* [Work to complete]
Starting at the top of the entries below, set down every line exactly, please, until you reach the line with "along the pipeline.", which is included too.

[Saved data entries]
* * *

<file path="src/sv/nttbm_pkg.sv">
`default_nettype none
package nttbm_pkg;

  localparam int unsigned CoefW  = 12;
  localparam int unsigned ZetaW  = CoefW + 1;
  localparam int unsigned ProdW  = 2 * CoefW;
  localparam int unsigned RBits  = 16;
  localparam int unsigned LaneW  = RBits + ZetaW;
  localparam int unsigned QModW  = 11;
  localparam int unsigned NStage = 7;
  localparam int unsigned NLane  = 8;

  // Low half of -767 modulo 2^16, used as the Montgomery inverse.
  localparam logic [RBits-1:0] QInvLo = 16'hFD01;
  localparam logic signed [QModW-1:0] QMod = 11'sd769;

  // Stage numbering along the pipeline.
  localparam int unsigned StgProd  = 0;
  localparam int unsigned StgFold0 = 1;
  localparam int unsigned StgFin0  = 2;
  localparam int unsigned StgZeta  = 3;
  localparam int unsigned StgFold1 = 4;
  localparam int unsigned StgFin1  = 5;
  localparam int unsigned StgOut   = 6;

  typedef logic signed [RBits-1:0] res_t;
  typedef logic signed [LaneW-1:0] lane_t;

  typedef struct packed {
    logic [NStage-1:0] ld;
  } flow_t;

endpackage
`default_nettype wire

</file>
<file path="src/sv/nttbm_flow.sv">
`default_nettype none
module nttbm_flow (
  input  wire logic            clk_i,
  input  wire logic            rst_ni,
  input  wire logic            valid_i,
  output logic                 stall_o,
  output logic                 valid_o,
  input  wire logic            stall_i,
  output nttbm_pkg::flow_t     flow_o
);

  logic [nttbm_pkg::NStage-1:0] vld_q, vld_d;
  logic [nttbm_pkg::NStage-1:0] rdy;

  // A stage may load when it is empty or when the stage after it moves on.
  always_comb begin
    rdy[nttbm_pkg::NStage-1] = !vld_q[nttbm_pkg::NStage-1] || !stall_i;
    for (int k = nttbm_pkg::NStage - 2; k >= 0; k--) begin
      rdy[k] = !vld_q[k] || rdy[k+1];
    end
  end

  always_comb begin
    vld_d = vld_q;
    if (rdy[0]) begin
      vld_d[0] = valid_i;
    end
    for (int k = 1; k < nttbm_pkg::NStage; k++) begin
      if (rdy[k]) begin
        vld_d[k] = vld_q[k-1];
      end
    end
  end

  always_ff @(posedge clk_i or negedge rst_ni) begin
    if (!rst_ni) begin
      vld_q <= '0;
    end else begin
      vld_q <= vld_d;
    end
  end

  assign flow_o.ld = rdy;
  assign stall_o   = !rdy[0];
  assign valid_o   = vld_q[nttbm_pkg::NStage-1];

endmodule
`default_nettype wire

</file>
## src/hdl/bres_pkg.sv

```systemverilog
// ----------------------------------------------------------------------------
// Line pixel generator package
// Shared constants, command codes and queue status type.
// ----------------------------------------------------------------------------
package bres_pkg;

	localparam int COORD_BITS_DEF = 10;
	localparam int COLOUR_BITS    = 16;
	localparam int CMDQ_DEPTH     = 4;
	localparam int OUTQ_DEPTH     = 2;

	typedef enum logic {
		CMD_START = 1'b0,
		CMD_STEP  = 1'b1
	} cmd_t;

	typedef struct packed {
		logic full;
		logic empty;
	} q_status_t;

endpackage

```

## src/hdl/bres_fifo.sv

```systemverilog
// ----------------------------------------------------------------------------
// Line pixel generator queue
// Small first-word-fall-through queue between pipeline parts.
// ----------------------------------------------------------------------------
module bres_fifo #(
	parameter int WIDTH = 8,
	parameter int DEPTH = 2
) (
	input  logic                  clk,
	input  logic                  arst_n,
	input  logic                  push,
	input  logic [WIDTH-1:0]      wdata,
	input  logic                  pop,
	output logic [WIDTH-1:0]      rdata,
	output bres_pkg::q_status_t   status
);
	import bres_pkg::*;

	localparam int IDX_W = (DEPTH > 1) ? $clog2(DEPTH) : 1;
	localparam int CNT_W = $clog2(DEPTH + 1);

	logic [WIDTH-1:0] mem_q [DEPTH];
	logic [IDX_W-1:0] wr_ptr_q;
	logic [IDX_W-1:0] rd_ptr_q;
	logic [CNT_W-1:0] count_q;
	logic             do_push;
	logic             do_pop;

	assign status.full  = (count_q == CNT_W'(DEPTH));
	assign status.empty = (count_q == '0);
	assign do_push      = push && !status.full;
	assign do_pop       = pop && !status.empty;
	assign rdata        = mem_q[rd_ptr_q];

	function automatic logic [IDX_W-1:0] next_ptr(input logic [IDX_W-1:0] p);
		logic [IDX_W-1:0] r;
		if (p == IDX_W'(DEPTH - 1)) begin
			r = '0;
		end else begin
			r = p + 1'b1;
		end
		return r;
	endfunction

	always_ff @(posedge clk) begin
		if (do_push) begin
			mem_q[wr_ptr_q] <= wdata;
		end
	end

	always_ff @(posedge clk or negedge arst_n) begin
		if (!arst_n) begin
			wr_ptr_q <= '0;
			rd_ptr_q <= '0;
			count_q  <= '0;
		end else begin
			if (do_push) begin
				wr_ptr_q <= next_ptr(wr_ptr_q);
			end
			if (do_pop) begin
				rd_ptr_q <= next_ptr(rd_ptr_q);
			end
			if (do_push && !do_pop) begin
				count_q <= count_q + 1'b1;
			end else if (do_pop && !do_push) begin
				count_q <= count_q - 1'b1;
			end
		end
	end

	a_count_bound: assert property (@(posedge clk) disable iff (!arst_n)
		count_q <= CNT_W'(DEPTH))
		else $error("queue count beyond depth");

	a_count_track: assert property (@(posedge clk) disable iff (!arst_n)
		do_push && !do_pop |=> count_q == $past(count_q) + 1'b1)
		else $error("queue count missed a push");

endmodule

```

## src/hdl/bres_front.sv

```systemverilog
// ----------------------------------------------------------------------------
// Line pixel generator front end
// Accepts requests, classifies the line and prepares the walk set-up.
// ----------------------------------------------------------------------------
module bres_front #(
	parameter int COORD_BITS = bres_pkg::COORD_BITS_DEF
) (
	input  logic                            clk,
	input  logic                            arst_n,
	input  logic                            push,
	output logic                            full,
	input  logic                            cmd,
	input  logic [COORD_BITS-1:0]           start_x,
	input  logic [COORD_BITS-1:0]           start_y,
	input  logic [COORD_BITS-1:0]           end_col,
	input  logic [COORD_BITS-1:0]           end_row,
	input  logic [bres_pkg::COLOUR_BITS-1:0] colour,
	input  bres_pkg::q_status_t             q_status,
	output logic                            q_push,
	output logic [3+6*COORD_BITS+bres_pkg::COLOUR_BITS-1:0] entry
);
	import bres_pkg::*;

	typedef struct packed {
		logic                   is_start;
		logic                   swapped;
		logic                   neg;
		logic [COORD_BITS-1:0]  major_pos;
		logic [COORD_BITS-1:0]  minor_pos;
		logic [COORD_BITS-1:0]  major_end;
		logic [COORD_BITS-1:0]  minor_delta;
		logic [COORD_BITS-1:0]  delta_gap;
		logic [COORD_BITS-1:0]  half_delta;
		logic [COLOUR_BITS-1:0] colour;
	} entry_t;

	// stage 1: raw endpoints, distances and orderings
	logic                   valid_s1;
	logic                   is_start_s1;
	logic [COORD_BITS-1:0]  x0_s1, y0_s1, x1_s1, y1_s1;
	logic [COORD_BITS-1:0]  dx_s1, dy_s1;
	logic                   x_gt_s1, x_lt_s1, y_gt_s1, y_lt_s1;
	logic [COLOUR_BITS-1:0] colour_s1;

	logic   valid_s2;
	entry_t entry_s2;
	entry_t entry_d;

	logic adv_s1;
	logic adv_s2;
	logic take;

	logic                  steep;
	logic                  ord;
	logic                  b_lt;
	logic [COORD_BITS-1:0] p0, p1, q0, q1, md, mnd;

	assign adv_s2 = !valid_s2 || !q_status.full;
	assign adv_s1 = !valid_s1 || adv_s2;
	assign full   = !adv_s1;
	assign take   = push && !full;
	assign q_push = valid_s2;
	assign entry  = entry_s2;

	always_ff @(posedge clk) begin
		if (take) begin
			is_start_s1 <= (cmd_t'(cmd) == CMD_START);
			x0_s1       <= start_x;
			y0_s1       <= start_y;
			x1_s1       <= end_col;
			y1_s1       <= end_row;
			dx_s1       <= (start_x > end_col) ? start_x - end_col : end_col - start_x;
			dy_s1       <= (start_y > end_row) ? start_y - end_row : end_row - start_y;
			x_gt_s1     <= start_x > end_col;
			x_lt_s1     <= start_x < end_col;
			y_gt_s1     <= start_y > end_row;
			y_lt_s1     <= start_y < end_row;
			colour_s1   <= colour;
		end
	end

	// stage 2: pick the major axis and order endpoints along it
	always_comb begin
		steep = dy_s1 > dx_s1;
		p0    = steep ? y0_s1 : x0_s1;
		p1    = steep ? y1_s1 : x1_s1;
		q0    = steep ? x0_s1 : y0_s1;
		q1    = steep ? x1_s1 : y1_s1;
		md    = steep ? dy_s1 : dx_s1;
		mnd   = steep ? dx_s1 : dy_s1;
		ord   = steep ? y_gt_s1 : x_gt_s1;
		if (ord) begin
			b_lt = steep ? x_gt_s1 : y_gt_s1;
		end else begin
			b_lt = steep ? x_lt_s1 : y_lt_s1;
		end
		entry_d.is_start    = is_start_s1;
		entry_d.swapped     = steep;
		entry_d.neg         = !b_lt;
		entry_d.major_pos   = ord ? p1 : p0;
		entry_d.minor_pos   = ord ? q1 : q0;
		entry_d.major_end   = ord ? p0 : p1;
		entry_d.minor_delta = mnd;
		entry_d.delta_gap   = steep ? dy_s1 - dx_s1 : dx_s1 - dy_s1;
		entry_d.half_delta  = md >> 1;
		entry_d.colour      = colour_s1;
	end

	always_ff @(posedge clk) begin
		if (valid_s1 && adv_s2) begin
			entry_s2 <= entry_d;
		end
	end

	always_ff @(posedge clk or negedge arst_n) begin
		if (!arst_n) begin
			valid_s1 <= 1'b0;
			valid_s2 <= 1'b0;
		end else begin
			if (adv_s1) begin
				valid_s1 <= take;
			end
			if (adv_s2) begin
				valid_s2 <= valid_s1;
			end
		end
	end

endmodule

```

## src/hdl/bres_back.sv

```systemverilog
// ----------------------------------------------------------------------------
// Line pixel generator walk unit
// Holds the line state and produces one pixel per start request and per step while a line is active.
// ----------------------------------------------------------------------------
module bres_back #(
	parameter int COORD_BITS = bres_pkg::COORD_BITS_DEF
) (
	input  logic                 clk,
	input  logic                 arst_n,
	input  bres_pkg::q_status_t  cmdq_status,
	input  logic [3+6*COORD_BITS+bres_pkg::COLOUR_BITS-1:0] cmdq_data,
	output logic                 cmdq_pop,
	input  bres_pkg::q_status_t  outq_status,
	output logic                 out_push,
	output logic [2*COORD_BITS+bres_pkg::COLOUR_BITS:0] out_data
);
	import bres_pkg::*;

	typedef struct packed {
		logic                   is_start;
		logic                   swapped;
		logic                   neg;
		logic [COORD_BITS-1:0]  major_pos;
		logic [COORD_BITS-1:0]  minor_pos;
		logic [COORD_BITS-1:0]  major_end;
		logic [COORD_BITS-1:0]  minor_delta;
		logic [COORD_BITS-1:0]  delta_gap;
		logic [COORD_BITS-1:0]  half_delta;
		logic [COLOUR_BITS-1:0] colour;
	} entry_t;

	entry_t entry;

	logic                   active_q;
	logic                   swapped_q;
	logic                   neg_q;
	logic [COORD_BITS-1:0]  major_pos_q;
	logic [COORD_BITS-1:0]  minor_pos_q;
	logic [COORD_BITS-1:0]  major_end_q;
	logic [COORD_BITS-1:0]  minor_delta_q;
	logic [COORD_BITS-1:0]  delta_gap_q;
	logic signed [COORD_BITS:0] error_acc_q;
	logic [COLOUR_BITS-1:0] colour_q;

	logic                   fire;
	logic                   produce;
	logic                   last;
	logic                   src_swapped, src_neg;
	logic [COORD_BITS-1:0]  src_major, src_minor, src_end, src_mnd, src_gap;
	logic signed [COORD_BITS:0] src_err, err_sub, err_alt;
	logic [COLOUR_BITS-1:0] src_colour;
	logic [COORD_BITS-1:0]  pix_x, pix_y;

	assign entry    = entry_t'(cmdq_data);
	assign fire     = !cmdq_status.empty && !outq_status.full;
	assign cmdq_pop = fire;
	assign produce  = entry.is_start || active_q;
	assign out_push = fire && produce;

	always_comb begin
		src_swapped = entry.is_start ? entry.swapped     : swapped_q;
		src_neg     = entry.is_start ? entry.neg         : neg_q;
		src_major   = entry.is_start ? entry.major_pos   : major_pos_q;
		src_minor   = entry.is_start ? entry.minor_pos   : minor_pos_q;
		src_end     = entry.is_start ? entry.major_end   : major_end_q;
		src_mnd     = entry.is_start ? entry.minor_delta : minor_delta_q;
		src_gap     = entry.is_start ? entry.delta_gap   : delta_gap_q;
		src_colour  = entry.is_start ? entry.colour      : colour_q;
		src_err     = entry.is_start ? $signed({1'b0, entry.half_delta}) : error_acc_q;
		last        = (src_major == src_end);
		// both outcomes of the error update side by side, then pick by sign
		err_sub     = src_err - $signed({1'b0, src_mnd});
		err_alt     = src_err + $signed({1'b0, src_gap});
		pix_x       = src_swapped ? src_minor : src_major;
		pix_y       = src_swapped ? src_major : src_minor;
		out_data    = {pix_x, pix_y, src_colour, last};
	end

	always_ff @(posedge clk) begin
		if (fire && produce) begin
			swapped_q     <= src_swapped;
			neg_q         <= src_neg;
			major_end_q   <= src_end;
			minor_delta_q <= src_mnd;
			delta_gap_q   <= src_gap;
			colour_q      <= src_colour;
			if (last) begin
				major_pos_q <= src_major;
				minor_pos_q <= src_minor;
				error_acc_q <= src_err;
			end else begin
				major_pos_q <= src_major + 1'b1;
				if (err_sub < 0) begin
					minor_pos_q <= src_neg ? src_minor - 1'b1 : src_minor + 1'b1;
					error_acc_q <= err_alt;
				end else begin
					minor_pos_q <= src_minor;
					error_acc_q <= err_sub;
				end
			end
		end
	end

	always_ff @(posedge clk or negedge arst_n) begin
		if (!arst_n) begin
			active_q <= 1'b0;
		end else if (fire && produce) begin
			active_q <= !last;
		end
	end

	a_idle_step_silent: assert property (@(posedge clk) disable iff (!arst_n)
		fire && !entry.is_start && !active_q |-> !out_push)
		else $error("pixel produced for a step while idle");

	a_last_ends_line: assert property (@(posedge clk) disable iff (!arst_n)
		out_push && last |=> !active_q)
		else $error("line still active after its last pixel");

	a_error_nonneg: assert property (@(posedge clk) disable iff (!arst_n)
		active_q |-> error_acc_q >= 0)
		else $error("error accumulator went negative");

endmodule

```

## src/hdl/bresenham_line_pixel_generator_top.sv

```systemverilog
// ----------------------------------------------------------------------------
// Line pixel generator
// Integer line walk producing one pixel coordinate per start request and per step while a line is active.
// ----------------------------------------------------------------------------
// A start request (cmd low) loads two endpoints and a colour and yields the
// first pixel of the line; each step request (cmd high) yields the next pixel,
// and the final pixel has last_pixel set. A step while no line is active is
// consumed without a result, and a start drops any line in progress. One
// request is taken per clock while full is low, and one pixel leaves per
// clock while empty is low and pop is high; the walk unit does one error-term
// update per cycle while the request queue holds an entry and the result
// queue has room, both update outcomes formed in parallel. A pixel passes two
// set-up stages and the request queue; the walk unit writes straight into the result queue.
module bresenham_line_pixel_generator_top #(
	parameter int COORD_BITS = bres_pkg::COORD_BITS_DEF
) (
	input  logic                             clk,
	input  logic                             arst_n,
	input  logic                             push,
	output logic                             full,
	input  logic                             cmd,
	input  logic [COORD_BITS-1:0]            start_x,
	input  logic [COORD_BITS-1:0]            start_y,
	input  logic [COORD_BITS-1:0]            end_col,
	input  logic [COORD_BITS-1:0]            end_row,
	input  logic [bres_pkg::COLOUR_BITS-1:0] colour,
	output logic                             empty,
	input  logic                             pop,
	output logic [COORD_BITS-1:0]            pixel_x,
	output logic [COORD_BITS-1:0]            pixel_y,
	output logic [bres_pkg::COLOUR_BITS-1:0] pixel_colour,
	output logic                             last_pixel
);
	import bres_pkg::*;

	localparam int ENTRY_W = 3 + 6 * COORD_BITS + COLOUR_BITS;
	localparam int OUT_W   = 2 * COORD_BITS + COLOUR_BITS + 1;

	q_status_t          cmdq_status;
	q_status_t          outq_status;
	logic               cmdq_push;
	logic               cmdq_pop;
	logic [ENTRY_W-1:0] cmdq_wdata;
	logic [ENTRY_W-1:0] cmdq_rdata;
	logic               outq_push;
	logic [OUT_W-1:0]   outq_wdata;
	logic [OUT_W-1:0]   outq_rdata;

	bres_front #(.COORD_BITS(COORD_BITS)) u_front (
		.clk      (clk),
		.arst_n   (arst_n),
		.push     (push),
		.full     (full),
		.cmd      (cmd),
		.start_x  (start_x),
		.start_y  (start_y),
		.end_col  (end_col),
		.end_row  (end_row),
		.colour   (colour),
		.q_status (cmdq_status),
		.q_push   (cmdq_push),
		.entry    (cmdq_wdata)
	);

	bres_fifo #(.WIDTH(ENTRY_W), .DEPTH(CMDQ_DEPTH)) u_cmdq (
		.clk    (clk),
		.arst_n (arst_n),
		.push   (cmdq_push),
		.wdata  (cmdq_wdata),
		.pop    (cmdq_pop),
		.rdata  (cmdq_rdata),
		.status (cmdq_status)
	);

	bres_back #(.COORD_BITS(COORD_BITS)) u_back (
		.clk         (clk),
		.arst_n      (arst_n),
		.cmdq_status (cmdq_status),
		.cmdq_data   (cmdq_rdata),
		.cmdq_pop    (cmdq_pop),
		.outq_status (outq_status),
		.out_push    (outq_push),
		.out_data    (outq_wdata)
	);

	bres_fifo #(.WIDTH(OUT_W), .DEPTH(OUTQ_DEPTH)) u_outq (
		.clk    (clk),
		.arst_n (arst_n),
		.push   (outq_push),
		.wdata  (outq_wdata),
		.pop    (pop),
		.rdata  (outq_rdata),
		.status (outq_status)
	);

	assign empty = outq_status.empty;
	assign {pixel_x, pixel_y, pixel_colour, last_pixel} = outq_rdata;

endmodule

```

* * *

* [Answer section]
<file path="src/sv/nttbm_pkg.sv">
`default_nettype none
package nttbm_pkg;

  localparam int unsigned CoefW  = 12;
  localparam int unsigned ZetaW  = CoefW + 1;
  localparam int unsigned ProdW  = 2 * CoefW;
  localparam int unsigned RBits  = 16;
  localparam int unsigned LaneW  = RBits + ZetaW;
  localparam int unsigned QModW  = 11;
  localparam int unsigned NStage = 7;
  localparam int unsigned NLane  = 8;

  // Low half of -767 modulo 2^16, used as the Montgomery inverse.
  localparam logic [RBits-1:0] QInvLo = 16'hFD01;
  localparam logic signed [QModW-1:0] QMod = 11'sd769;

  // Stage numbering along the pipeline.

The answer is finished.